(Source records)
+++++

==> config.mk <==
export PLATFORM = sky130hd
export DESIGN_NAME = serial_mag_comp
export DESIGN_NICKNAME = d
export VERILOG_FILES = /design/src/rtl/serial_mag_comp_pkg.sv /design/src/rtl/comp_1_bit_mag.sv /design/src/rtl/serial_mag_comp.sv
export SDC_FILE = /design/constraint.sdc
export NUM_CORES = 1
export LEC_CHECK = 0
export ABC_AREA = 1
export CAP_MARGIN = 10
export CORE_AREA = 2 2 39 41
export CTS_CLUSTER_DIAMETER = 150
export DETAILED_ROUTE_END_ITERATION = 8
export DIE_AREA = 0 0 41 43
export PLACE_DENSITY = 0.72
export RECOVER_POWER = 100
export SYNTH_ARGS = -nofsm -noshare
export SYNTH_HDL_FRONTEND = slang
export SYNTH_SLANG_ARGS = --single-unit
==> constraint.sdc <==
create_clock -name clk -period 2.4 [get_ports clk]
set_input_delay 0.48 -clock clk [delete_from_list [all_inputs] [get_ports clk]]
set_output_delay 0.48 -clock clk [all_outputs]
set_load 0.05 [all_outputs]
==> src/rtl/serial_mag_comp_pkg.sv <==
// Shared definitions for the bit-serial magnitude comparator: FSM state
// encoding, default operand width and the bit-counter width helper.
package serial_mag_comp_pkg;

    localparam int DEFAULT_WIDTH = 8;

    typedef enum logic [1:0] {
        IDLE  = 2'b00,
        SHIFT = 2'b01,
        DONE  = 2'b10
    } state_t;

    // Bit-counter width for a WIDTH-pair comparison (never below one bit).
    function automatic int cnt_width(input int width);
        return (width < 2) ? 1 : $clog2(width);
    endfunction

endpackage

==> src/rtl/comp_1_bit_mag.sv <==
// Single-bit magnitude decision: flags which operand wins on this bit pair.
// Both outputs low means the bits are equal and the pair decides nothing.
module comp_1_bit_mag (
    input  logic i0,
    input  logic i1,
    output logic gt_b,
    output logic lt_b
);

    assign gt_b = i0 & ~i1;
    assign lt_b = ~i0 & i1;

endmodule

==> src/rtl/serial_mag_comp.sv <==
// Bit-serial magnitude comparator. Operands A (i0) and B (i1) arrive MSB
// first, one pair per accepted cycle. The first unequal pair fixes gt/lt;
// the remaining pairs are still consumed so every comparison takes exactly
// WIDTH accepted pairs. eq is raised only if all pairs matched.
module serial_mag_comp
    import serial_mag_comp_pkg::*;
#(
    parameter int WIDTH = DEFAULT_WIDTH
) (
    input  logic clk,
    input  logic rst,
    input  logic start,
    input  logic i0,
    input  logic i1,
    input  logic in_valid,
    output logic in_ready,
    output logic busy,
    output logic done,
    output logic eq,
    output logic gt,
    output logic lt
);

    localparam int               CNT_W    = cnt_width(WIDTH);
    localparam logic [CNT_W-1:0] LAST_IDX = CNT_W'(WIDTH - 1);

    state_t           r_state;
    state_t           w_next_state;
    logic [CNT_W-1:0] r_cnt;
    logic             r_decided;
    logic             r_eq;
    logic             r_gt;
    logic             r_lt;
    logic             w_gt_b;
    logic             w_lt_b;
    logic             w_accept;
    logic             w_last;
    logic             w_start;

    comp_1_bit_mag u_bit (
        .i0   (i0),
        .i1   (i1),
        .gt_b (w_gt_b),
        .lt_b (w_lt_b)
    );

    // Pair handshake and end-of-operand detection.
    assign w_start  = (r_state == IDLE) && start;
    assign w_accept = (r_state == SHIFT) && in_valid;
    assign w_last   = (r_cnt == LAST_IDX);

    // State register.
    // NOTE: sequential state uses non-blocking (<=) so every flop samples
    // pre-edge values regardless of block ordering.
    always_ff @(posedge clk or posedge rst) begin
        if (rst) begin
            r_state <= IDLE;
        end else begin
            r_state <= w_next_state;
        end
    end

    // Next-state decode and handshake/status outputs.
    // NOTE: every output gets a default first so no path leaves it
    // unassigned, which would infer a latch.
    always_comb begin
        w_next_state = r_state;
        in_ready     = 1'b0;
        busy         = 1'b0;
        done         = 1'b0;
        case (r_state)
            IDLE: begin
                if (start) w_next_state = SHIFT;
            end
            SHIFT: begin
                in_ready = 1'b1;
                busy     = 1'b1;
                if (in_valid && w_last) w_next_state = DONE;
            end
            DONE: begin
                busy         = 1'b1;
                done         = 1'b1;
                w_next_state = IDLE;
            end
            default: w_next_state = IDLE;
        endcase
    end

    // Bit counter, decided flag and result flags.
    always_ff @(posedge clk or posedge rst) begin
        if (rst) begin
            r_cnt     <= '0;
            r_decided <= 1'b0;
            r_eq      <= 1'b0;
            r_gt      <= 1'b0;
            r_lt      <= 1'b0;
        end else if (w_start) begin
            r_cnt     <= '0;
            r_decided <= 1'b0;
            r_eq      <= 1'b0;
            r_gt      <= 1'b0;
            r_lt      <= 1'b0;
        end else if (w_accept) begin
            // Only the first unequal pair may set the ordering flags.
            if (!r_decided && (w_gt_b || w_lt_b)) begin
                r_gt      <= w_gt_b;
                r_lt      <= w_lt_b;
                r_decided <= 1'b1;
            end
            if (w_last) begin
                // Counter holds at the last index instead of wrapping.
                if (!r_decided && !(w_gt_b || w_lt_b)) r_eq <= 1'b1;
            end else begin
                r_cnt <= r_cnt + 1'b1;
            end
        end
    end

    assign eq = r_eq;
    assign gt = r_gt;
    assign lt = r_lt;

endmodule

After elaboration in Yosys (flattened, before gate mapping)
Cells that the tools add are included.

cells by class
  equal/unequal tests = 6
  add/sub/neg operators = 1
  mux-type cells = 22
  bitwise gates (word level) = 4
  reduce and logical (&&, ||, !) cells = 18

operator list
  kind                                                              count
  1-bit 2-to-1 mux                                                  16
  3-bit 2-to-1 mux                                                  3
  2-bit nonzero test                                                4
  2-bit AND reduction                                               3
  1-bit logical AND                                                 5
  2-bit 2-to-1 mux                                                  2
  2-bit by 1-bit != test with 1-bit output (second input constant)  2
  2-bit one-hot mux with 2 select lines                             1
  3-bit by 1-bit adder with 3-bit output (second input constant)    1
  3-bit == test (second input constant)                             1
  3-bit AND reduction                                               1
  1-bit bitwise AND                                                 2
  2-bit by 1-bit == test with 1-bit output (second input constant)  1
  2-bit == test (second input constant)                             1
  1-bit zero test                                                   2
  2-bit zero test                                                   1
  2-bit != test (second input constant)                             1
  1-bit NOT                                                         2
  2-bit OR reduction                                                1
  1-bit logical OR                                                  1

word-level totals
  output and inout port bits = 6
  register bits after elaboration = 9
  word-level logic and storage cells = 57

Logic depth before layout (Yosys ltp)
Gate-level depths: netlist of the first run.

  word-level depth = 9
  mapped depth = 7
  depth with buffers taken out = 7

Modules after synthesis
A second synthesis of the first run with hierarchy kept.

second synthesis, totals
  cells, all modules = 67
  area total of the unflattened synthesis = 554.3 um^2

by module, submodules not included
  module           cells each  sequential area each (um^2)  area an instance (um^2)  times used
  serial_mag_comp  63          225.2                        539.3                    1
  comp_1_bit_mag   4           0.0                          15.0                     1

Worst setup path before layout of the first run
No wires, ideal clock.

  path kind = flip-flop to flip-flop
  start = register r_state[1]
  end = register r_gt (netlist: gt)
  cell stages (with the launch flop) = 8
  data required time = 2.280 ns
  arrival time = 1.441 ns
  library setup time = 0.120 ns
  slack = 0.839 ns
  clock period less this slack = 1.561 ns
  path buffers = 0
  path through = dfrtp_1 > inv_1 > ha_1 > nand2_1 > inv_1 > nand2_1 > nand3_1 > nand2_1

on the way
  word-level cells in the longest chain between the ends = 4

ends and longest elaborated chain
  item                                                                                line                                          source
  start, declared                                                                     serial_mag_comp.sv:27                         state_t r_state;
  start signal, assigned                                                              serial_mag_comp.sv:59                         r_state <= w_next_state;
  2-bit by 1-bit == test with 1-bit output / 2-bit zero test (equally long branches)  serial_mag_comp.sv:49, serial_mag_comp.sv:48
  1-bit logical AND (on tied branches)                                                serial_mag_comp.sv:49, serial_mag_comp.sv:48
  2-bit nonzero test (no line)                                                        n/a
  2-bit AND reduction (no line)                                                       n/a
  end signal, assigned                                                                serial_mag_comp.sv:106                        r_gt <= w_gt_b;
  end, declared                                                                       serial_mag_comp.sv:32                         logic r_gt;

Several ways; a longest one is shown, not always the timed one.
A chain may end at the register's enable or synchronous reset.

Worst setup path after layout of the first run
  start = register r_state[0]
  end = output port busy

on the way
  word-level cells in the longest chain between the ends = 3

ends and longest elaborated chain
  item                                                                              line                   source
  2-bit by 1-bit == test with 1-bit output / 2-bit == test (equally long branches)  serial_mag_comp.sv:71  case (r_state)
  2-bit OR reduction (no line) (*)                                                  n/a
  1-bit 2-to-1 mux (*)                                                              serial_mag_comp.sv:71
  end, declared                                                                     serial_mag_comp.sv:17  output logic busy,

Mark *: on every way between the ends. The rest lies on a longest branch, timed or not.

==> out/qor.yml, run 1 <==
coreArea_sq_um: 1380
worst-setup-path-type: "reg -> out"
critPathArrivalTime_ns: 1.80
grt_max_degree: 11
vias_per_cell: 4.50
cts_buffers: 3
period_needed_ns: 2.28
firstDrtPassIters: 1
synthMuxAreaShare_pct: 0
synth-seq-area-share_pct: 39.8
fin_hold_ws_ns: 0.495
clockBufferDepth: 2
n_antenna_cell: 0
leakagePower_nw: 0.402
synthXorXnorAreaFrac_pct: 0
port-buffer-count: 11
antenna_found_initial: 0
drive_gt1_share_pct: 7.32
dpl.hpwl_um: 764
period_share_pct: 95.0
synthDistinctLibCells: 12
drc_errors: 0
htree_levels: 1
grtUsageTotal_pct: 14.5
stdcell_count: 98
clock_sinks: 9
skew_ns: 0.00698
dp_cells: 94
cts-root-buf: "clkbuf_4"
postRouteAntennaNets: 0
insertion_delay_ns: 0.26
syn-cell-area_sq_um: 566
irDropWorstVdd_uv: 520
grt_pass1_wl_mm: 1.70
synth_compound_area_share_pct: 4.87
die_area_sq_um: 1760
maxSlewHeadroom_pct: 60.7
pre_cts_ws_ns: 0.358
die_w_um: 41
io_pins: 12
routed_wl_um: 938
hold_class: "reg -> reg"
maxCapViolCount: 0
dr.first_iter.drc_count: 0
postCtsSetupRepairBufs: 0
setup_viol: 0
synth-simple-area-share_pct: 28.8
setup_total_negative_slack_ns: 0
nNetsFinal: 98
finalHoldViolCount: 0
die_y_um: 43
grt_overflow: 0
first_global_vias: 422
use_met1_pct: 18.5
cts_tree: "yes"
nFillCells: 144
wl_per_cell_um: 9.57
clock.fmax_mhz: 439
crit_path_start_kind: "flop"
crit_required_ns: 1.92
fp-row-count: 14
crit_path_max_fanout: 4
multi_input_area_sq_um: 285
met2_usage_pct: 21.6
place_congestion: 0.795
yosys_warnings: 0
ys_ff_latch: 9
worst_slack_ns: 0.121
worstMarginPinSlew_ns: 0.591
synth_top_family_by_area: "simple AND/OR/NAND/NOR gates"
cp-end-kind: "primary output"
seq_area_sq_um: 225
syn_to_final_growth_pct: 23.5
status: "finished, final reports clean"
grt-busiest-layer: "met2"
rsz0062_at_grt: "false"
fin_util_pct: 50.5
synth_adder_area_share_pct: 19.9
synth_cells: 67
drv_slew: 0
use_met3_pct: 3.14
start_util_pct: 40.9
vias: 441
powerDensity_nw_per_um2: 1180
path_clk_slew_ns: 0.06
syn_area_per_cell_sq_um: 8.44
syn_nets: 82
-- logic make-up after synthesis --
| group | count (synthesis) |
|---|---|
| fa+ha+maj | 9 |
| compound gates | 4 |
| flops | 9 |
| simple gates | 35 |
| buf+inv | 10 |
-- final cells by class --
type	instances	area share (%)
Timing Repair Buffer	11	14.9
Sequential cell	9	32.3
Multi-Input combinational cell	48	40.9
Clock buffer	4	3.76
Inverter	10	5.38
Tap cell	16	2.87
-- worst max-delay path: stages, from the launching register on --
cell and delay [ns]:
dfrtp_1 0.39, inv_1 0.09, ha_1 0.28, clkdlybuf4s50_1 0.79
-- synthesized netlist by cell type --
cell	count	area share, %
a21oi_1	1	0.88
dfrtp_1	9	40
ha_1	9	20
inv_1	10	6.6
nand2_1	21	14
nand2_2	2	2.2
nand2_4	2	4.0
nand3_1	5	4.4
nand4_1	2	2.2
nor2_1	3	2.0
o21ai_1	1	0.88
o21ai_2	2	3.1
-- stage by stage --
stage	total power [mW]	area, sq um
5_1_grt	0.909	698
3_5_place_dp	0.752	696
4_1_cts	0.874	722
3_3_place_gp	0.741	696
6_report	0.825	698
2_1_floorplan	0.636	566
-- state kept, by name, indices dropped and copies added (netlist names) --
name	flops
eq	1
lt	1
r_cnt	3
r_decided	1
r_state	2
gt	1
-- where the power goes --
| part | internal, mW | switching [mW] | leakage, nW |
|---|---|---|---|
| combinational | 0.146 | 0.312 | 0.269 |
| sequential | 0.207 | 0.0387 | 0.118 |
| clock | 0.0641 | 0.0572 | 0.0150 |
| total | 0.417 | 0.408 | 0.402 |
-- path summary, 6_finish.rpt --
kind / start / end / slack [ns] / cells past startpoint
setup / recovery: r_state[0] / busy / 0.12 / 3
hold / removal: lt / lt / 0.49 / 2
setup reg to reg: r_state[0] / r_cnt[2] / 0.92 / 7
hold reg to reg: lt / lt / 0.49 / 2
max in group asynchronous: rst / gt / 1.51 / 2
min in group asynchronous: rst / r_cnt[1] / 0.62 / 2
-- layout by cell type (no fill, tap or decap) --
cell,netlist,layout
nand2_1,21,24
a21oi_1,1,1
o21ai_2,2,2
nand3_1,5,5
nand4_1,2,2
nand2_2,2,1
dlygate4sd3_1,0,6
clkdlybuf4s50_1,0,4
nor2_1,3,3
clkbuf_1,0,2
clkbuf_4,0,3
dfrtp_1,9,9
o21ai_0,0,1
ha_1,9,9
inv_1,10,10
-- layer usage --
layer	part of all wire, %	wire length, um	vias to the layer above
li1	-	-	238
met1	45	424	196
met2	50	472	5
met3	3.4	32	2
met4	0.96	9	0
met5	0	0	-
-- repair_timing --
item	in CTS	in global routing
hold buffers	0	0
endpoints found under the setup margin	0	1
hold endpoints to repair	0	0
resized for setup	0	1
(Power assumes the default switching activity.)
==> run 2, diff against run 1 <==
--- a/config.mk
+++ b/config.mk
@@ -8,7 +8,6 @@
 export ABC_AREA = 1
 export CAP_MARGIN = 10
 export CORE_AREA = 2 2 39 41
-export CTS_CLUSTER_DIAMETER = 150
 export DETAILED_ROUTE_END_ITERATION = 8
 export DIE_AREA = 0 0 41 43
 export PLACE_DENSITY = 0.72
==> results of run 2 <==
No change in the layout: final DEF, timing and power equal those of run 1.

+++++

- WHAT TO DO
Repeat exactly the lines above from the one with "start = register r_state[1]" up to and including the one with "path buffers = 0". No other line belongs in the reply.

- SOLUTION FOR THIS PROBLEM
  start = register r_state[1]
  end = register r_gt (netlist: gt)
  cell stages (with the launch flop) = 8
  data required time = 2.280 ns
  arrival time = 1.441 ns
  library setup time = 0.120 ns
  slack = 0.839 ns
  clock period less this slack = 1.561 ns
  path buffers = 0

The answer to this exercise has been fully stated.